● **Work item**
Exactly reproduce the line that contains "CTS_BUF_LIST = not" and all lines after it in the entries below, through the very last line.
-- Data for this task follows --
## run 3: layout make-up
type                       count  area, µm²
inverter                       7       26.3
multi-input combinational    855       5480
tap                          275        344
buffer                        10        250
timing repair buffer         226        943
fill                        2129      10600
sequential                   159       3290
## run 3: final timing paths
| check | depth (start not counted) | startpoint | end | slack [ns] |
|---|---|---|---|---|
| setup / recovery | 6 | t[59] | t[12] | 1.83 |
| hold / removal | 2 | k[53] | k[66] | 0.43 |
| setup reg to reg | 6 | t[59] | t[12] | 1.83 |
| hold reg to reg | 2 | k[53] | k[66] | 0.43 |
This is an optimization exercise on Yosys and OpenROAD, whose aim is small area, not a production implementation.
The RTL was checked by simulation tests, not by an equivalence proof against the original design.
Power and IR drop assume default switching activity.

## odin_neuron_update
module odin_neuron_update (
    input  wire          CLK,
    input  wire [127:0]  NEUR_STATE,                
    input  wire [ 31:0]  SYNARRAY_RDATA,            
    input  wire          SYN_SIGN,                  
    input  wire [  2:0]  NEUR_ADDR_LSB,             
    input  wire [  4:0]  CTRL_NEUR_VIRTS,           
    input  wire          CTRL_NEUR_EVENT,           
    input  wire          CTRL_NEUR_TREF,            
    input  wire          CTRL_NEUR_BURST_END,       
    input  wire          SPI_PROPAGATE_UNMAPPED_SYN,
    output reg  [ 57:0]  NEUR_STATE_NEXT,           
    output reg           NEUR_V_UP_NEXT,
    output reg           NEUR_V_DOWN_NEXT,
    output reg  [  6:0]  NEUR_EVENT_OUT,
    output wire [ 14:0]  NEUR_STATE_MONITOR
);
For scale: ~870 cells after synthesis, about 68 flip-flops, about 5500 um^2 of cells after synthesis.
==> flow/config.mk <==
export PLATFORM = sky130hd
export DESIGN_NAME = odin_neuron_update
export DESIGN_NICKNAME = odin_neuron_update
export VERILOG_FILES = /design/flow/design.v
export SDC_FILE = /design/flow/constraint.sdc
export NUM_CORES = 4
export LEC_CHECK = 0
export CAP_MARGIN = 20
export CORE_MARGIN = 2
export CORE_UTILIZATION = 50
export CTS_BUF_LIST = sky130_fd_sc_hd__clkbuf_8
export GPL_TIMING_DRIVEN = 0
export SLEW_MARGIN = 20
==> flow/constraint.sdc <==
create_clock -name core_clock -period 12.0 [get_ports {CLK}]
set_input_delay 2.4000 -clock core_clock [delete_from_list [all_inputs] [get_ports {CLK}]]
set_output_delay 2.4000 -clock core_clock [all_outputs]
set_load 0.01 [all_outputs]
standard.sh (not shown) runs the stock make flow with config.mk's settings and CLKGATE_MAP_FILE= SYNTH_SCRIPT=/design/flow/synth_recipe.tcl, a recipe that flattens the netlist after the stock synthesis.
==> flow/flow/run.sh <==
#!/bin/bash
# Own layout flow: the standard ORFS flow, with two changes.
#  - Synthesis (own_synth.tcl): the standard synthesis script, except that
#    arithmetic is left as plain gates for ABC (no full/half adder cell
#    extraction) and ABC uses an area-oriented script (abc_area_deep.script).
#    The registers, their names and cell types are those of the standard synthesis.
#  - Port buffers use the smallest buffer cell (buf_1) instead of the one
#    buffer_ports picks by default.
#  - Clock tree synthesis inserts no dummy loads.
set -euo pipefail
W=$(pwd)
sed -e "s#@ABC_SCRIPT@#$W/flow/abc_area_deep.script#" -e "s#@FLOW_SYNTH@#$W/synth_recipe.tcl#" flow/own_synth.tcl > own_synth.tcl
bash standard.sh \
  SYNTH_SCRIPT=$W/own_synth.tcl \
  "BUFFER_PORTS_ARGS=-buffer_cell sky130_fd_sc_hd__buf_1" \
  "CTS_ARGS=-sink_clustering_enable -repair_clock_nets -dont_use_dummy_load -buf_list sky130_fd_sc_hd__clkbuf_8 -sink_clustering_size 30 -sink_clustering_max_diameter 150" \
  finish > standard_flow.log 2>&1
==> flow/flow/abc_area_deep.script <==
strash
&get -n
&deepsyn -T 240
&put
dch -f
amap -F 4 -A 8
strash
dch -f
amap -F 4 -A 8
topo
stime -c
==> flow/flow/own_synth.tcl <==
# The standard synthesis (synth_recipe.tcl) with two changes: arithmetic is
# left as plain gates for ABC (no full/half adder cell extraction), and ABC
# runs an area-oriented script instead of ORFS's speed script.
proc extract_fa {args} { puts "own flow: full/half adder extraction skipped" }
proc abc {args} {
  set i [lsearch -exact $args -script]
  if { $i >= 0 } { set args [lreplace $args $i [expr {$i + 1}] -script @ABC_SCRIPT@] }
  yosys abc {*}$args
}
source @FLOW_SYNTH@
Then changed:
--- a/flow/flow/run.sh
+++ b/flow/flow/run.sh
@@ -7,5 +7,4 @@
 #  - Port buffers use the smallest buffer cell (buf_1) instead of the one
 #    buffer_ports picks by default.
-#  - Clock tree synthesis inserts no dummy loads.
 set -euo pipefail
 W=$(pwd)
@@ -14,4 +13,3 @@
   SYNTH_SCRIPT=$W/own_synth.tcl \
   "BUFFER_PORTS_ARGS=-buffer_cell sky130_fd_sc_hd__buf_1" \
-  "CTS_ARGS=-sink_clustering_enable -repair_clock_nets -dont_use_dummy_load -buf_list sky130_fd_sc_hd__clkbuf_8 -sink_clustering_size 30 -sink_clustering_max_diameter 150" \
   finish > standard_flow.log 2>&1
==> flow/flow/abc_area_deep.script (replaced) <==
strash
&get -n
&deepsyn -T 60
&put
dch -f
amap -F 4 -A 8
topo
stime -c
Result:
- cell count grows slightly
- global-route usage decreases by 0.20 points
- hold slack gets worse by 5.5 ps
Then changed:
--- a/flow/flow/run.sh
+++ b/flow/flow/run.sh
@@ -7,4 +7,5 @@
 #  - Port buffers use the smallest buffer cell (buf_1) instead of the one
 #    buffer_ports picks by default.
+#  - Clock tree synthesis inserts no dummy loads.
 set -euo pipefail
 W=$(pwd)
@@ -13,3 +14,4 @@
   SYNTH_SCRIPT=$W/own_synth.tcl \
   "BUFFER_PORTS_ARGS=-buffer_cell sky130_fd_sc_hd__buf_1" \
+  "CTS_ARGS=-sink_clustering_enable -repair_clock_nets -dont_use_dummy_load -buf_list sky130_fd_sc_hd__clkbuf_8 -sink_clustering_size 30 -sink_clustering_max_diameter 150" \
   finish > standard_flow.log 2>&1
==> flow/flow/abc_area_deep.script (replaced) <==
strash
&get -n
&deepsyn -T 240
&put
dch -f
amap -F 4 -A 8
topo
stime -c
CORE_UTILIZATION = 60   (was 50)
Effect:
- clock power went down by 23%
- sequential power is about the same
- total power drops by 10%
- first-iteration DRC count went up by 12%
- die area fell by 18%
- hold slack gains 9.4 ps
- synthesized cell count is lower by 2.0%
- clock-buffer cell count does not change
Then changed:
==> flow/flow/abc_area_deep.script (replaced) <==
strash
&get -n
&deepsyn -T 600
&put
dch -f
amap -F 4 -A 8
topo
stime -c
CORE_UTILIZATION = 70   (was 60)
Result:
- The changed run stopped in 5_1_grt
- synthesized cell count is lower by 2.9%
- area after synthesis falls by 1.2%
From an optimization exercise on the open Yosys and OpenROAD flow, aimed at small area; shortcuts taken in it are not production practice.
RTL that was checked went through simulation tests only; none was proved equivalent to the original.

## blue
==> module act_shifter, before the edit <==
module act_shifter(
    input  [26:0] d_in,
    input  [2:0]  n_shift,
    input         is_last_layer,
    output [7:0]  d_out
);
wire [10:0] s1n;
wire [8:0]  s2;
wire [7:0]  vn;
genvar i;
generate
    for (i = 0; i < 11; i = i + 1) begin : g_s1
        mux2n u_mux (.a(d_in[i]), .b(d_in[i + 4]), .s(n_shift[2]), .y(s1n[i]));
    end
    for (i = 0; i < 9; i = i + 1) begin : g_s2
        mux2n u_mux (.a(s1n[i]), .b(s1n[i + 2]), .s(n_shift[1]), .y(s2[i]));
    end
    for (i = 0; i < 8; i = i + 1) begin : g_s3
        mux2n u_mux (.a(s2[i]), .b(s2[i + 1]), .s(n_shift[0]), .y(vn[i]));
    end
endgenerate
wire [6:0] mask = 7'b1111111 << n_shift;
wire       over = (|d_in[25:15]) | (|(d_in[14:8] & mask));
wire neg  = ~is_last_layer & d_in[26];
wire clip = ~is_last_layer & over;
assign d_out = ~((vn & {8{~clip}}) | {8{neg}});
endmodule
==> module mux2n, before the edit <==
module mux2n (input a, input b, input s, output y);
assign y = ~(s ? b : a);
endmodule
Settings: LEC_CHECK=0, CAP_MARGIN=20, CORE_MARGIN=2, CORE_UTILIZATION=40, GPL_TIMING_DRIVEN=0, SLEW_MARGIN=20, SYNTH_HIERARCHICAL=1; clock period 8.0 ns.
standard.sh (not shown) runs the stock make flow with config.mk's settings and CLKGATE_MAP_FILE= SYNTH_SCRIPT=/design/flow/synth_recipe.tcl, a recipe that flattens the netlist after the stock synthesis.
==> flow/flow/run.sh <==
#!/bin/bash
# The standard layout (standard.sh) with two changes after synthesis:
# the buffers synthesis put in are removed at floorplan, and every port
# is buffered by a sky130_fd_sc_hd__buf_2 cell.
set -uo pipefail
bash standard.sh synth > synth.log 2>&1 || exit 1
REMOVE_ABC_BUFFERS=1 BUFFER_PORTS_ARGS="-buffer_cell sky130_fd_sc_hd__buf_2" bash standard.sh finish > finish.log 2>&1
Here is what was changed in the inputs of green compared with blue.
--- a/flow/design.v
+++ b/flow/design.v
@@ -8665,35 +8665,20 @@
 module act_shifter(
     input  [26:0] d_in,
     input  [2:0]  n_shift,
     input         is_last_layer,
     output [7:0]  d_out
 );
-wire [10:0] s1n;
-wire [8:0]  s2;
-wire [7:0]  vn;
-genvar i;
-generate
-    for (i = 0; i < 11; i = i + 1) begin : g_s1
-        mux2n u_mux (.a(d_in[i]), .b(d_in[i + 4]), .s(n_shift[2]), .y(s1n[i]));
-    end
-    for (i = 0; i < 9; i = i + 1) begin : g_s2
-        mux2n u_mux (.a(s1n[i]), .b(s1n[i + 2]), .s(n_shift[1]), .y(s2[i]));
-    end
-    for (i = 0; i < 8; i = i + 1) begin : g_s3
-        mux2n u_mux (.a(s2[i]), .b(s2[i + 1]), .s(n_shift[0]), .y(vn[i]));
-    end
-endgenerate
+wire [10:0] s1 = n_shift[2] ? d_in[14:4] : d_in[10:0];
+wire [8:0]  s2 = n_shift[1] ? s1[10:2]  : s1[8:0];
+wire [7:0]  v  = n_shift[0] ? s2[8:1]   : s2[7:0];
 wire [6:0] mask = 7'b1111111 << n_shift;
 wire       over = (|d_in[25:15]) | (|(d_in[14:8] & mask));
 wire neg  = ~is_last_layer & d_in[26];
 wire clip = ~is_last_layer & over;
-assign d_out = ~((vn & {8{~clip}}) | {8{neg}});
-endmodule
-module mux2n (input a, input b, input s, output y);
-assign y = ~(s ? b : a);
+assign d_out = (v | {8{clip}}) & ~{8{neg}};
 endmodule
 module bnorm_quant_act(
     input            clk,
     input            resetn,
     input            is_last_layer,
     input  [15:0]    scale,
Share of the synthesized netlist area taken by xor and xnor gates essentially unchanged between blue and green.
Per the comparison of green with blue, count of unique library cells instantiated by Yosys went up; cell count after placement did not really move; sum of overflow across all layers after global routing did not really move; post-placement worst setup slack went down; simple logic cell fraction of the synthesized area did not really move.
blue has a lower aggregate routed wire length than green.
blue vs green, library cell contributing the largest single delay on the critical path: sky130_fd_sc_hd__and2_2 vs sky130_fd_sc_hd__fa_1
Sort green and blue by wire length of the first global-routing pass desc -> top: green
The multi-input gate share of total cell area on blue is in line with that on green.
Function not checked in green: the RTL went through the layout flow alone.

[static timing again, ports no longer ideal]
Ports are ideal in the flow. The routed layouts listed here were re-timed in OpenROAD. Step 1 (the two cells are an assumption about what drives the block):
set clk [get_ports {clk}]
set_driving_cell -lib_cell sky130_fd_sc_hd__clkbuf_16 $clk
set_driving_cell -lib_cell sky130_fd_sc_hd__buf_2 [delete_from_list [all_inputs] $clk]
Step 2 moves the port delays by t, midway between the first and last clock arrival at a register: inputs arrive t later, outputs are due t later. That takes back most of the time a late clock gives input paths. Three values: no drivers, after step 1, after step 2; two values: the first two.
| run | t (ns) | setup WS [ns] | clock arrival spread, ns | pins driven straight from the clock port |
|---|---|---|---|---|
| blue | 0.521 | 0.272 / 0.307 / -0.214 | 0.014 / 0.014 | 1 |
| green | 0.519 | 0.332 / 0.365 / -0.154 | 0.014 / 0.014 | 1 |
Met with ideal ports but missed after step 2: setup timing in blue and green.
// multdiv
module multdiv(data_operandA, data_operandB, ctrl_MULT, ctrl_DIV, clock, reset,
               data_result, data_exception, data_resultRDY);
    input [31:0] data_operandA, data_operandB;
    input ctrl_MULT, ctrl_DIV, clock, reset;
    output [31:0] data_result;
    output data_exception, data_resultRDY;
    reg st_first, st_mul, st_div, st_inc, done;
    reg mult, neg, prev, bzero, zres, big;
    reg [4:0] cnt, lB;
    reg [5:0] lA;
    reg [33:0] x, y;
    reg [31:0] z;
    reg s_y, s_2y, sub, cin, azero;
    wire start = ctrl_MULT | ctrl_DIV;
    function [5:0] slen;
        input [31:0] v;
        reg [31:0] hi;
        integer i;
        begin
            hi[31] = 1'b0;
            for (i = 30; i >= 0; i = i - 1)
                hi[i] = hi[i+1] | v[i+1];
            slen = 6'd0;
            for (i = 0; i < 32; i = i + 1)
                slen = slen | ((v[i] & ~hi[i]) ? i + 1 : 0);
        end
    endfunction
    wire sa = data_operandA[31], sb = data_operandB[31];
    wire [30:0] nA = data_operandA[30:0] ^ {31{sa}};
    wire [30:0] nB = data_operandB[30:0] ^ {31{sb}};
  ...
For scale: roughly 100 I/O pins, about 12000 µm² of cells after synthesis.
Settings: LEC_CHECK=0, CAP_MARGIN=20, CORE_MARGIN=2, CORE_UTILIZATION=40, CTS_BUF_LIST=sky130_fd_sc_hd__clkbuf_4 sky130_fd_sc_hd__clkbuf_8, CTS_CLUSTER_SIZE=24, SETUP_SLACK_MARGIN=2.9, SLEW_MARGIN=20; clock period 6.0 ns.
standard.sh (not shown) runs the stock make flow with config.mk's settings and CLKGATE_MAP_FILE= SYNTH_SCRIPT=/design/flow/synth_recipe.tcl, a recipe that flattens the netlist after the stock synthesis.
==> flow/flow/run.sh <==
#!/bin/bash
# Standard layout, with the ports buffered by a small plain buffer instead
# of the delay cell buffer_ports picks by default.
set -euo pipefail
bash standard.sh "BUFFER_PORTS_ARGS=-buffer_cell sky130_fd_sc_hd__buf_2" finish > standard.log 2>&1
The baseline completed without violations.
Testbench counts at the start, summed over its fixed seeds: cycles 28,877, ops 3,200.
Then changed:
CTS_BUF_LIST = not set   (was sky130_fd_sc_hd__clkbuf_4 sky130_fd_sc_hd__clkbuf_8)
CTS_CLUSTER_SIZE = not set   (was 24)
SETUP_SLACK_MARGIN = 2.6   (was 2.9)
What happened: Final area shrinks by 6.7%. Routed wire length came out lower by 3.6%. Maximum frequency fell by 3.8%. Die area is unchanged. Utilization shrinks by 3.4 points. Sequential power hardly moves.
-- Data for this task concluded --
● **Output below**
CTS_BUF_LIST = not set   (was sky130_fd_sc_hd__clkbuf_4 sky130_fd_sc_hd__clkbuf_8)
CTS_CLUSTER_SIZE = not set   (was 24)
SETUP_SLACK_MARGIN = 2.6   (was 2.9)
What happened: Final area shrinks by 6.7%. Routed wire length came out lower by 3.6%. Maximum frequency fell by 3.8%. Die area is unchanged. Utilization shrinks by 3.4 points. Sequential power hardly moves.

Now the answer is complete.